The book is available in paperback and in iBooks and Kindle.  Although, if we’re going to get back to a healthy sleep pattern, T.S. Wiley wouldn’t recommend you purchase it on a backlit device.

10 Responses
  1. Diane

    Hey Nicole! Welcome back! So, have you heard of F.lux (http://stereopsis.com/flux/)? It monitors where your computer is geographically and adjusts the brightness of your screen and tone of color to the time of day, so after sunset blue light goes away.

    1. Hey Diane, thanks! It’s good to be back. I have seen F.lux and love it! I can also tell a huge difference. I’m waiting for them to come out with a version for iPad! Until then, I just turn the auto brightness off and screen light way down.

  2. There’s a growing body of research that is suggesting (*suggestion* NOT causation) that the increase in artificial lighting at night may be a contributing factor to obesity. The link to the original article can be found in this shorter write-up by the Washington Post: http://www.washingtonpost.com/blogs/the-checkup/post/artificial-light-and-obesity-epidemic-is-there-a-link/2012/08/29/1039d114-f20a-11e1-b74c-84ed55e0300b_blog.html
    In addition, neuroscientists have become interested in how lighting at night may possibly affect immunity and healing. I know of one group that is starting studies on lighting in hospitals. At night, there are lots of lights so that the staff can see what they’re doing (basically there are lights on in hallways, etc), and researchers are finding that this may affect recovery from surgeries and illness. So, one group is starting a study with reducing the lighting at night in one hospital they’re working in. We’re still waiting to hear the results on that.
    Interesting stuff. Back in the caveman days, “lights out” happened when the sun went down.

    1. I’ve read similar studies that showed that lights in the red spectrum allowed better sleep for people than those from blue. The study took a long shot and related it to caveman days where we would fall asleep to a fire. Hard to prove quantitatively but makes perfect sense to me.

  3. JakeDurling

    Alright, I know that I’m going to get blown up for this but I think this is borderline chimerical, or, at the very least, unrealistic. I get it, I believe it, I think it’s probably correct. But even without Baby Durling in the picture yet, there’s just not enough time in the day to workout, commute, work, commute, eat (a lot), prepare (food, clothes, etc.) for the next day, AND get 9+ hours of uninterrupted sleep in a pitch black environment. I’m sure that getting daily massages and taking at least one nap a day are clutch too but there’s just not enough time (or money, if one elects to take a job that allows for this much sleep) in our lives. So realistically, is it 6 hours? 7 hours? Does the book tell us where the tipping point is for doing really bad damage if we get less than a certain amount?

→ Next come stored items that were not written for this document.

$ cat src/include/systolicCfg.svh
`ifndef SYSTOLIC_CFG_SVH
`define SYSTOLIC_CFG_SVH

// Link framing
`define NIBBLE_W  4
`define BLOCK_LEN 4   // Cycles per block, one nibble each
`define CNT_W     2   // Block counter width

// Address field of a control word
`define ADDR_PASS   2'd0
`define ADDR_OPER   2'd1   // A0 A1 on column, B0 B1 on row
`define ADDR_LOAD01 2'd2   // C0 on column, C1 on row
`define ADDR_LOAD23 2'd3   // C2 on column, C3 on row

`endif

$ cat src/design/systolicPkg.sv
`include "systolicCfg.svh"

package systolicPkg;

    // One link nibble and one full link word
    typedef logic [`NIBBLE_W-1:0] nibble_t;
    typedef logic [`NIBBLE_W*`BLOCK_LEN-1:0] word_t;

    typedef logic [7:0] fp8_t;    // E5M2 operand
    typedef logic [15:0] fp16_t;  // Half precision product

    // One control bit per cycle of a block
    typedef logic [`BLOCK_LEN-1:0] ctrl_t;
    typedef logic [1:0] addr_t;

    // Values follow the block counter
    typedef enum logic [`CNT_W-1:0] {
        PH_LOAD0,
        PH_LOAD1,
        PH_LOAD2,
        PH_LAST
    } phase_e;

endpackage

    1. Jake, a fair observation. The overarching goal of the book is to get you to think about sleep and how to maximize it in your environment. Most of us put sleep way down the line in our “top things we can do to be more healthy.” The first step would be to figure out how to maximize the sleep hours you do get – dark room, no electronics beeping and buzzing through the night, etc. The next step would be to look at lifelong factors and see what can be adjusted. I know from personal experience I thought sleeping 8+ hours would never be possible, especially when getting up at 4:30am a few times a week – but I found it is possible, it just has to become a priority – over tv, the game, browsing the internet, meal timing, etc. I actually found I gained a ton of efficiency – but it was easy to fall out of the habit as well.